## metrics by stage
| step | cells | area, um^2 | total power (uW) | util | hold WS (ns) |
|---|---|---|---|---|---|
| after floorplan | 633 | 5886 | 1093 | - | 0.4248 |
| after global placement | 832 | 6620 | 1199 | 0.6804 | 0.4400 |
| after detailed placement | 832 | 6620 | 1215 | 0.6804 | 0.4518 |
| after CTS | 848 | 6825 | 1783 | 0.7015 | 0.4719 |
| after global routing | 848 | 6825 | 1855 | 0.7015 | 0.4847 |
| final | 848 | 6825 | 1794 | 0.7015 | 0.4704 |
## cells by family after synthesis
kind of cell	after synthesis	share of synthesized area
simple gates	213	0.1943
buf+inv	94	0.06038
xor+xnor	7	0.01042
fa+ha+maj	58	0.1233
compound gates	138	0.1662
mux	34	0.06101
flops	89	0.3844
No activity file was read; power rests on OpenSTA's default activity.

····················

**WHAT YOU SHOULD DO**
All that is needed is how many lines of the data contain "gates", stated as a number.

**RESPONSE TO THE TASK**
2